I could never look at a vertical face of a building, fence or tree the same again. I would look for toeholds and hand holds, where I could traverse, etc. Since that experience, I probably only went to a climbing gym a handful of times.
How Andrew got started climbing…
Andrew on the other hand had done quite a bit of mountaineering in the Pacific Northwest, hiked the Wonderland Trail around Mount Rainier, and could build an ice cave if needed for survival. Basically he’s my very own personal Bear Grylls. So when we said goodbye to tennis and hello to rock climbing, we wanted to see how, as a couple, we could learn and grow from being able to do it together.

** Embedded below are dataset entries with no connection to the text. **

===== src/rtl/mem_request_arbiter_pkg.sv =====
// Shared types for the memory request arbiter: RAM handshake state, arbiter FSM state, grant owner.
package mem_request_arbiter_pkg;
  typedef logic [31:0] word_t;
  typedef enum logic [1:0] {FREE, BUSY, ACCESS, ERROR} ramstate_t;
  typedef enum logic [2:0] {IDLE, DACC, IACC, DHIT, IHIT} arb_state_t;
  typedef enum logic {INSTR, DATA} grant_t;

  function automatic logic misaligned(word_t a);
    return a[1:0] != 2'b00;
  endfunction
endpackage


===== src/rtl/mem_request_arbiter_if.sv =====
// Datapath request/hit signals plus the single cpu_ram_if style RAM port.
interface mem_request_arbiter_if;
  import mem_request_arbiter_pkg::*;

  logic      iREN, dREN, dWEN;
  word_t     iaddr, daddr, dstore;
  logic      ihit, dhit, memerr;
  word_t     iload, dload;
  logic      ramREN, ramWEN;
  word_t     ramaddr, ramstore, ramload;
  ramstate_t ramstate;

  modport slave (
    input  iREN, iaddr, dREN, dWEN, daddr, dstore, ramload, ramstate,
    output ihit, dhit, iload, dload, memerr, ramREN, ramWEN, ramaddr, ramstore
  );
  modport master (
    output iREN, iaddr, dREN, dWEN, daddr, dstore, ramload, ramstate,
    input  ihit, dhit, iload, dload, memerr, ramREN, ramWEN, ramaddr, ramstore
  );
endinterface


===== src/rtl/mem_request_arbiter_access_timer.sv =====
// Saturating cycle counter bounding how long one RAM access may stay outstanding.
module mem_request_arbiter_access_timer #(
  parameter int TIMEOUT = 64,
  parameter int CNT_W   = $clog2(TIMEOUT + 1)
) (
  input  logic clk,
  input  logic rst_n,
  input  logic clr,
  input  logic en,
  output logic expired
);
  logic [CNT_W-1:0] cnt_q, cnt_d;

  assign expired = (cnt_q == CNT_W'(TIMEOUT));

  always_comb begin
    cnt_d = cnt_q;
    if (clr)                cnt_d = '0;
    else if (en && !expired) cnt_d = cnt_q + 1'b1;
  end

  always_ff @(posedge clk) begin
    if (!rst_n) cnt_q <= '0;
    else        cnt_q <= cnt_d;
  end
endmodule


===== src/rtl/mem_request_arbiter.sv =====
// Serialises fetch and data requests onto one RAM port, alternating grants under contention,
// and returns single-cycle ihit/dhit pulses with load data.
module mem_request_arbiter
  import mem_request_arbiter_pkg::*;
#(
  parameter int TIMEOUT = 64,
  parameter int CNT_W   = $clog2(TIMEOUT + 1)
) (
  input logic CLK,
  input logic nRST,
  mem_request_arbiter_if.slave bus
);
  arb_state_t state_q, state_d;
  grant_t     last_grant_q, last_grant_d;
  word_t      addr_q, addr_d, store_q, store_d;
  word_t      iload_q, iload_d, dload_q, dload_d;
  logic       wr_q, wr_d, memerr_q, memerr_d;
  logic       tmr_clr, tmr_en, tmr_expired;
  logic       d_req, i_req, d_pick;

  mem_request_arbiter_access_timer #(.TIMEOUT(TIMEOUT), .CNT_W(CNT_W)) u_timer (
    .clk(CLK), .rst_n(nRST), .clr(tmr_clr), .en(tmr_en), .expired(tmr_expired)
  );

  always_comb begin
    state_d      = state_q;
    last_grant_d = last_grant_q;
    addr_d       = addr_q;
    store_d      = store_q;
    wr_d         = wr_q;
    iload_d      = iload_q;
    dload_d      = dload_q;
    memerr_d     = memerr_q;
    tmr_clr      = 1'b0;
    tmr_en       = 1'b0;
    d_req        = bus.dREN | bus.dWEN;
    i_req        = bus.iREN;
    d_pick       = d_req && (!i_req || last_grant_q == INSTR);
    case (state_q)
      IDLE: begin
        tmr_clr = 1'b1;
        if (d_pick) begin
          addr_d  = bus.daddr;
          store_d = bus.dstore;
          wr_d    = bus.dWEN;
          // Misaligned requests still get a hit so the datapath cannot stall forever.
          if (misaligned(bus.daddr)) begin
            memerr_d     = 1'b1;
            if (!bus.dWEN) dload_d = '0;
            last_grant_d = DATA;
            state_d      = DHIT;
          end else state_d = DACC;
        end else if (i_req) begin
          addr_d = bus.iaddr;
          wr_d   = 1'b0;
          if (misaligned(bus.iaddr)) begin
            memerr_d     = 1'b1;
            iload_d      = '0;
            last_grant_d = INSTR;
            state_d      = IHIT;
          end else state_d = IACC;
        end
      end
      DACC: begin
        tmr_en = 1'b1;
        if (!d_req) state_d = IDLE;
        else if (bus.ramstate == ACCESS) begin
          if (!wr_q) dload_d = bus.ramload;
          last_grant_d = DATA;
          state_d      = DHIT;
        end else if (bus.ramstate == ERROR || tmr_expired) begin
          memerr_d     = 1'b1;
          if (!wr_q) dload_d = '0;
          last_grant_d = DATA;
          state_d      = DHIT;
        end
      end
      IACC: begin
        tmr_en = 1'b1;
        if (!i_req) state_d = IDLE;
        else if (bus.ramstate == ACCESS) begin
          iload_d      = bus.ramload;
          last_grant_d = INSTR;
          state_d      = IHIT;
        end else if (bus.ramstate == ERROR || tmr_expired) begin
          memerr_d     = 1'b1;
          iload_d      = '0;
          last_grant_d = INSTR;
          state_d      = IHIT;
        end
      end
      DHIT, IHIT: state_d = IDLE;
      default:    state_d = IDLE;
    endcase
  end

  always_ff @(posedge CLK) begin
    if (!nRST) begin
      state_q      <= IDLE;
      last_grant_q <= INSTR;
      addr_q       <= '0;
      store_q      <= '0;
      wr_q         <= 1'b0;
      iload_q      <= '0;
      dload_q      <= '0;
      memerr_q     <= 1'b0;
    end else begin
      state_q      <= state_d;
      last_grant_q <= last_grant_d;
      addr_q       <= addr_d;
      store_q      <= store_d;
      wr_q         <= wr_d;
      iload_q      <= iload_d;
      dload_q      <= dload_d;
      memerr_q     <= memerr_d;
    end
  end

  assign bus.ramREN   = (state_q == IACC) || (state_q == DACC && !wr_q);
  assign bus.ramWEN   = (state_q == DACC) && wr_q;
  assign bus.ramaddr  = addr_q;
  assign bus.ramstore = store_q;
  assign bus.ihit     = (state_q == IHIT);
  assign bus.dhit     = (state_q == DHIT);
  assign bus.iload    = iload_q;
  assign bus.dload    = dload_q;
  assign bus.memerr   = memerr_q;
endmodule

===== src/flat_wrapper.sv =====
// flat-port wrapper written by rule: the top's interface ports become plain ports
module mem_request_arbiter_flat import mem_request_arbiter_pkg::*;
#(
  parameter int TIMEOUT = 64,
  parameter int CNT_W   = $clog2(TIMEOUT + 1)
)
  (CLK, nRST, bus_iREN, bus_iaddr, bus_dREN, bus_dWEN, bus_daddr, bus_dstore, bus_ramload, bus_ramstate, bus_ihit, bus_dhit, bus_iload, bus_dload, bus_memerr, bus_ramREN, bus_ramWEN, bus_ramaddr, bus_ramstore);
  mem_request_arbiter_if bus_i ();
  input logic CLK;
  input logic nRST;
  input wire logic [$bits(bus_i.iREN)-1:0] bus_iREN;
  input wire logic [$bits(bus_i.iaddr)-1:0] bus_iaddr;
  input wire logic [$bits(bus_i.dREN)-1:0] bus_dREN;
  input wire logic [$bits(bus_i.dWEN)-1:0] bus_dWEN;
  input wire logic [$bits(bus_i.daddr)-1:0] bus_daddr;
  input wire logic [$bits(bus_i.dstore)-1:0] bus_dstore;
  input wire logic [$bits(bus_i.ramload)-1:0] bus_ramload;
  input wire logic [$bits(bus_i.ramstate)-1:0] bus_ramstate;
  output wire logic [$bits(bus_i.ihit)-1:0] bus_ihit;
  output wire logic [$bits(bus_i.dhit)-1:0] bus_dhit;
  output wire logic [$bits(bus_i.iload)-1:0] bus_iload;
  output wire logic [$bits(bus_i.dload)-1:0] bus_dload;
  output wire logic [$bits(bus_i.memerr)-1:0] bus_memerr;
  output wire logic [$bits(bus_i.ramREN)-1:0] bus_ramREN;
  output wire logic [$bits(bus_i.ramWEN)-1:0] bus_ramWEN;
  output wire logic [$bits(bus_i.ramaddr)-1:0] bus_ramaddr;
  output wire logic [$bits(bus_i.ramstore)-1:0] bus_ramstore;
  assign bus_i.iREN = bus_iREN;
  assign bus_i.iaddr = bus_iaddr;
  assign bus_i.dREN = bus_dREN;
  assign bus_i.dWEN = bus_dWEN;
  assign bus_i.daddr = bus_daddr;
  assign bus_i.dstore = bus_dstore;
  assign bus_i.ramload = bus_ramload;
  assign bus_i.ramstate = bus_ramstate;
  assign bus_ihit = bus_i.ihit;
  assign bus_dhit = bus_i.dhit;
  assign bus_iload = bus_i.iload;
  assign bus_dload = bus_i.dload;
  assign bus_memerr = bus_i.memerr;
  assign bus_ramREN = bus_i.ramREN;
  assign bus_ramWEN = bus_i.ramWEN;
  assign bus_ramaddr = bus_i.ramaddr;
  assign bus_ramstore = bus_i.ramstore;
  mem_request_arbiter #(.TIMEOUT(TIMEOUT), .CNT_W(CNT_W)) u_core (.CLK(CLK), .nRST(nRST), .bus(bus_i));
endmodule

===== config.mk =====
export PLATFORM = sky130hd
export DESIGN_NAME = mem_request_arbiter_flat
export DESIGN_NICKNAME = d
export VERILOG_FILES = /design/src/rtl/mem_request_arbiter_pkg.sv /design/src/rtl/mem_request_arbiter_if.sv /design/src/rtl/mem_request_arbiter_access_timer.sv /design/src/rtl/mem_request_arbiter.sv /design/src/flat_wrapper.sv
export SDC_FILE = /design/constraint.sdc
export NUM_CORES = 1
export LEC_CHECK = 0
export CAP_MARGIN = 0
export CORE_ASPECT_RATIO = 0.8
export CORE_MARGIN = 3
export CORE_UTILIZATION = 31
export CTS_BUF_LIST = sky130_fd_sc_hd__clkbuf_8 sky130_fd_sc_hd__clkbuf_16
export DETAILED_ROUTE_END_ITERATION = 16
export RECOVER_POWER = 25
export SLEW_MARGIN = 5
export SYNTH_ARGS = -nofsm -noshare
export SYNTH_HDL_FRONTEND = slang
export SYNTH_SLANG_ARGS = --single-unit
export TNS_END_PERCENT = 5

===== constraint.sdc =====
create_clock -name CLK -period 2.5 [get_ports CLK]
set_input_delay 0.5 -clock CLK [delete_from_list [all_inputs] [get_ports CLK]]
set_output_delay 0.5 -clock CLK [all_outputs]
set_load 0.03 [all_outputs]

Word-level counts from Yosys, hierarchy flattened
Cells that the tools add are included.
{"block": "op_classes", "muxes": 52, "n_eq_ne": 23, "bitwise": 3, "n_addsub": 1, "reduce_logical": 26}
{"op": "two-way mux 32 bit", "n": 16}
{"op": "case mux 32 bit (2 select lines)", "n": 2}
{"op": "two-way mux 3 bit", "n": 9}
{"op": "two-way mux 1 bit", "n": 21}
{"op": "AND reduction 6 bit", "n": 2}
{"op": "inequality test 2 bit (second input constant)", "n": 5}
{"op": "nonzero test 2 bit", "n": 5}
{"op": "inequality test 3 x 1 -> 1 bit (second input constant)", "n": 3}
{"op": "case mux 3 bit (3 select lines)", "n": 1}
{"op": "inequality test 2 x 1 -> 1 bit (second input constant)", "n": 4}
{"op": "AND reduction 8 bit", "n": 1}
{"op": "adder 7 x 1 -> 7 bit (second input constant)", "n": 1}
{"op": "equality test 7 bit (second input constant)", "n": 1}
{"op": "AND reduction 7 bit", "n": 1}
{"op": "equality test 3 x 2 -> 1 bit (second input constant)", "n": 2}
{"op": "case mux 1 bit (3 select lines)", "n": 2}
{"op": "equality test 2 bit (second input constant)", "n": 2}
{"op": "logical AND 1 bit", "n": 4}
{"op": "inequality test 4 x 2 -> 1 bit (second input constant)", "n": 1}
{"op": "inequality test 4 bit (second input constant)", "n": 1}
{"op": "AND reduction 2 bit", "n": 2}
{"op": "OR reduction 2 bit", "n": 2}
{"op": "equality test 3 x 1 -> 1 bit (second input constant)", "n": 1}
{"op": "equality test 3 bit (second input constant)", "n": 1}
{"op": "10 further kinds", "n": 15}
{"block": "totals", "regBits": 141, "in_bits": 135, "wordCells": 114}

Depth between registers and ports, before layout
{"block": "logic_depth", "depth_word": 6, "ltp_mapped": 9, "ltp_nobuf": 7}

By module
From an unflattened synthesis, not the netlist that was laid out.
{"block": "unflattened", "cells_unflattened": 714, "hier_area_um2": 6221.0}
{"mod": "mem_request_arbiter", "instances": 1, "area_each_um2": 5863.1, "cells_each": 672, "seq_area_each_um2": 2682.6}
{"mod": "mem_request_arbiter_access_timer", "instances": 1, "area_each_um2": 357.8, "cells_each": 42, "seq_area_each_um2": 140.1}

Least setup slack after synthesis
No wires, ideal clock.
{"block": "synth_timing", "path_type": "register to output", "start": "register u_core.state_q[0]", "end": "output bus_ramWEN", "path_slack_ns": 0.562, "path_buffers": 0, "required_time_ns": 2.000, "t_arrival_ns": 1.438, "path_stages_with_launch": 3, "cell_sequence": "dfxtp_1 -> or2b_1 -> nor3b_1"}
{"block": "synth_between", "elab_chain_len": 2}
{"item": "start: declaration", "line": "mem_request_arbiter.sv:13", "rtl": "arb_state_t state_q, state_d;"}
{"item": "start signal: assignment", "line": "mem_request_arbiter.sv:108", "rtl": "state_q <= state_d;"}
{"item": "equality test 3 x 1 -> 1 bit", "line": "mem_request_arbiter.sv:120", "rtl": "assign bus.ramWEN = (state_q == DACC) && wr_q;"}
{"item": "logical AND 1 bit", "line": "mem_request_arbiter.sv:120"}
{"item": "end: declaration", "line": "flat_wrapper.sv:25", "rtl": "output wire logic [$bits(bus_i.ramWEN)-1:0] bus_ramWEN;"}
Every way passes these cells.

Final worst setup path
{"block": "layout_timing", "start": "register u_core.state_q[0]", "end": "output bus_dhit"}
{"block": "layout_between", "elab_chain_len": 1}
{"item": "equality test 3 x 2 -> 1 bit", "line": "mem_request_arbiter.sv:124", "rtl": "assign bus.dhit = (state_q == DHIT);"}
{"item": "end: declaration", "line": "flat_wrapper.sv:20", "rtl": "output wire logic [$bits(bus_i.dhit)-1:0] bus_dhit;"}
Every way passes these cells.

==> impl_metrics.env <==
export IMPL_status="completed"
export IMPL_viasPerCell=4.67
export IMPL_maxSlewHeadroom=0.491
export IMPL_seq_area_frac_synth=0.486
export IMPL_gp_congestion=0.800
export IMPL_drv_cap=0
export IMPL_chipHeight_um=128
export IMPL_combinationalPowerShare=0.290
export IMPL_dr_pass1_iters=5
export IMPL_ff_latch_area_mm2=0.00282
export IMPL_dieArea_mm2=0.0204
export IMPL_p_clk_frac=0.360
export IMPL_min_path_type="in2reg"
export IMPL_io_buffers=267
export IMPL_crit_path_start_kind="flop"
export IMPL_ys_types=41
export IMPL_cp_cell_sequence="or2b_1 > nor2_1 > dlygate4sd2_1"
export IMPL_yosysTopAreaCellShare=0.486
export IMPL_reg2reg_depth=7
export IMPL_wirelength_um=18400
export IMPL_multi_input_area_mm2=0.00274
export IMPL_wire_per_inst_um=15.5
export IMPL_track_usage=0.177
export IMPL_clock_sinks=141
export IMPL_grt_max_degree=69
export IMPL_fin_setup_tns_ns=0
export IMPL_cellLeakagePower_nw=3.40
export IMPL_p_total_mw=7.40
export IMPL_finalCriticalPeriod_ns=2.37
export IMPL_area_delta_synth_final_pct=61.5
export IMPL_min_delay_path_depth=3
export IMPL_n_antenna_cell=0
export IMPL_clk_transition_reported_paths_ns=0.06
export IMPL_cts_inserted_buffers=17
export IMPL_grt_pass1_wl_um=29100
export IMPL_ys_warn_count=0
export IMPL_hold_viol=0
export IMPL_drc=0
export IMPL_async_flop_share=0
export IMPL_antenna_found_initial=0
export IMPL_cpMaxStageDelayCell="dfxtp_1"
export IMPL_yosys_top_cells_count="dfxtp_1, nand2_1, mux2i_1"
export IMPL_drt_iter0_drc=342
export IMPL_row_count=44
export IMPL_max_stage_delay_ns=0.45
export IMPL_synth_seq_cells=141
export IMPL_htreeDepth=4
export IMPL_syn_inst=672
export IMPL_grt_pass1_vias=5152
export IMPL_core_mm2=0.0183
export IMPL_synth_edf_count=0
export IMPL_gr_total_overflow=0
export IMPL_path_max_fanout=7
export IMPL_drive_gt1_frac=0.0664
export IMPL_die_x_um=159
export IMPL_finClkSkew_ns=0.00888
export IMPL_synth_avg_cell_area_um2=8.64
export IMPL_p_sw_mw=2.42
export IMPL_critPathKind="reg2out"
export IMPL_ant_nets=0
export IMPL_synth_ff_type="dfxtp_1"
export IMPL_vias=5540
export IMPL_clockBufferDepth=2
export IMPL_holdBufCountCts=0
export IMPL_synth_most_common_cell="dfxtp_1"
export IMPL_p_int_mw=4.99
export IMPL_syn_num_nets=809
export IMPL_cp_end_kind="output pin"
export IMPL_rsz0062_at_grt="no"
export IMPL_finalCritPeriodShare=0.947
export IMPL_cp_data_required_time_ns=2.00
export IMPL_dp_hpwl_um=12800
export IMPL_io_pins=268
export IMPL_root_buffer="clkbuf_16"
export IMPL_drv_slew=0
export IMPL_seqPwrFrac=0.350
export IMPL_fillerInstances=1746
export IMPL_power_density_mw_per_mm2=789
export IMPL_netlist_area_mm2=0.00581
export IMPL_sw_frac_of_total=0.326
export IMPL_worst_slew_pin_slew_ns=0.757
export IMPL_clock_fmax_mhz=422
export IMPL_tritoncts="yes"
export IMPL_synth_area_leaders="dfxtp_1, mux2i_1, nand2_1"
export IMPL_final_nets=1058
export IMPL_finalSetupViolations=0
export IMPL_peakVddDrop_v=0.000408
export IMPL_crit_arrival_ns=1.87
export IMPL_initial_utilization=0.318
export IMPL_clock_latency_ns=0.42
export IMPL_synth_top_area_cell="dfxtp_1"
-- worst max-delay path, delay by kind of cell (launching register included) --
kind	cells	cell delay (ns)
simple gates	2	0.57
buf+inv	1	0.43
flops	1	0.45
-- power groups by stage --
stage / clock [mW] / sequential (mW) / combinational (mW)
2_1_floorplan: 0 / 3.03 / 0.874
3_3_place_gp: 0 / 2.63 / 2.19
6_report: 2.67 / 2.59 / 2.15
5_1_grt: 2.84 / 2.61 / 2.31
3_5_place_dp: 0 / 2.64 / 2.19
4_1_cts: 2.74 / 2.59 / 2.19
-- worst paths after layout --
path,slack [ns],start,endpoint
max,0.13,u_core.state_q[0],bus_dhit
min,0.42,nRST,u_core.state_q[0]
max reg2reg,0.35,u_core.state_q[1],u_core.bus.dload[6]
min reg2reg,0.45,u_core.bus.dload[30],u_core.bus.dload[30]
-- state kept, by name, indices dropped and copies added, names as in the netlist --
signal                count
u_core.wr_q               1
u_core.bus.iload         32
u_core.bus.dload         32
u_core.last_grant_q       1
u_core.state_q            3
u_core.bus.ramstore      32
u_core.u_timer.cnt_q      7
u_core.bus.memerr         1
u_core.bus.ramaddr       32
-- logic make-up after synthesis --
family / after synthesis / synth area share
AO/OA/AOI/OAI: 118 / 0.124
AND/OR/NAND/NOR: 278 / 0.214
multiplexers: 65 / 0.112
buffers and inverters: 61 / 0.0489
flip-flops: 141 / 0.486
adder cells (fa/ha/maj): 2 / 0.00431
XOR/XNOR: 7 / 0.0106
-- placed cells by master (no fill, tap or decap), types with 3 or more instances in the layout --
| master | synthesis | final |
|---|---|---|
| clkdlybuf4s50_1 | 0 | 262 |
| dfxtp_1 | 141 | 140 |
| nand2_1 | 138 | 138 |
| mux2i_1 | 64 | 64 |
| nor2_1 | 51 | 49 |
| a21oi_1 | 41 | 41 |
| nand3_1 | 34 | 34 |
| a211oi_1 | 33 | 33 |
| nand4_1 | 32 | 32 |
| o21ai_0 | 29 | 29 |
| clkbuf_16 | 0 | 17 |
| buf_4 | 5 | 11 |
| o21ai_1 | 7 | 7 |
| nor3_1 | 5 | 5 |
| buf_12 | 0 | 5 |
| inv_1 | 4 | 4 |
| xnor2_1 | 4 | 4 |
| inv_6 | 0 | 4 |
| nor4b_1 | 3 | 3 |
| xor2_1 | 3 | 3 |
| bufinv_16 | 0 | 3 |
| clkinvlp_4 | 0 | 3 |
| dlygate4sd2_1 | 0 | 3 |
-- layer usage --
metal / wire length, µm / track usage
met5: 0 / 0
met4: 212 / 0.0504
met2: 8240 / 0.267
met1: 8570 / 0.238
met3: 1350 / 0.0663
-- what timing repair did --
action | 4_1_cts | 5_1_grt
setup endpoints to repair | 3 | 1
endpoints found under the hold margin | 0 | 0
buffers inserted | 0 | 0
resized for setup | 3 | 1
-- layout make-up --
class                      instances  area share
multi-input combinational        470       0.292
clock inverter                    14      0.0193
tap                              253      0.0338
sequential                       141       0.301
clock buffer                      18      0.0468
inverter                           5     0.00200
timing repair buffer             286       0.305
-- per-stage QoR --
step	instances	hold slack (ns)	util	worst slack, ns	instance area [µm²]
after floorplan	672	0.466	-	0.562	5810
after global placement	1155	0.438	0.481	0.130	8780
after detailed placement	1155	0.444	0.481	0.0407	8780
after CTS	1187	0.386	0.514	0.0542	9400
after global routing	1187	0.408	0.513	0.0280	9380
final	1187	0.417	0.513	0.131	9380
(Power assumes the default switching activity.)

The original idea was to go to a gym and work on building finger strength, overall body strength and techniques so that we would eventually do more of it outdoors.
While we did finally go out a few times to Ortega Falls for sport and trad routes and once to Joshua Tree for Andrew’s birthday, the reality was, we got used to the convenience of going to a gym. Going to the gym meant we can go about doing whatever else we needed to do on the weekend.
With my early retirement coming up, I sense we will now be able to climb more outdoors and perhaps exclusively outdoors as we set sail around the world.
The other activity we did was to head down to San Diego to check out a 1998 Hallberg-Rassy 36 called Spindrift listed for $159,900.
She is a masthead sloop, with a fin hull and rudder on skeg. When we stepped on board, Andrew went forward to the bow to begin his visual inspection while I spoke to the listing broker. She had sailed around the Pacific Northwest and then was shipped to Florida where she then sailed around the Caribbean.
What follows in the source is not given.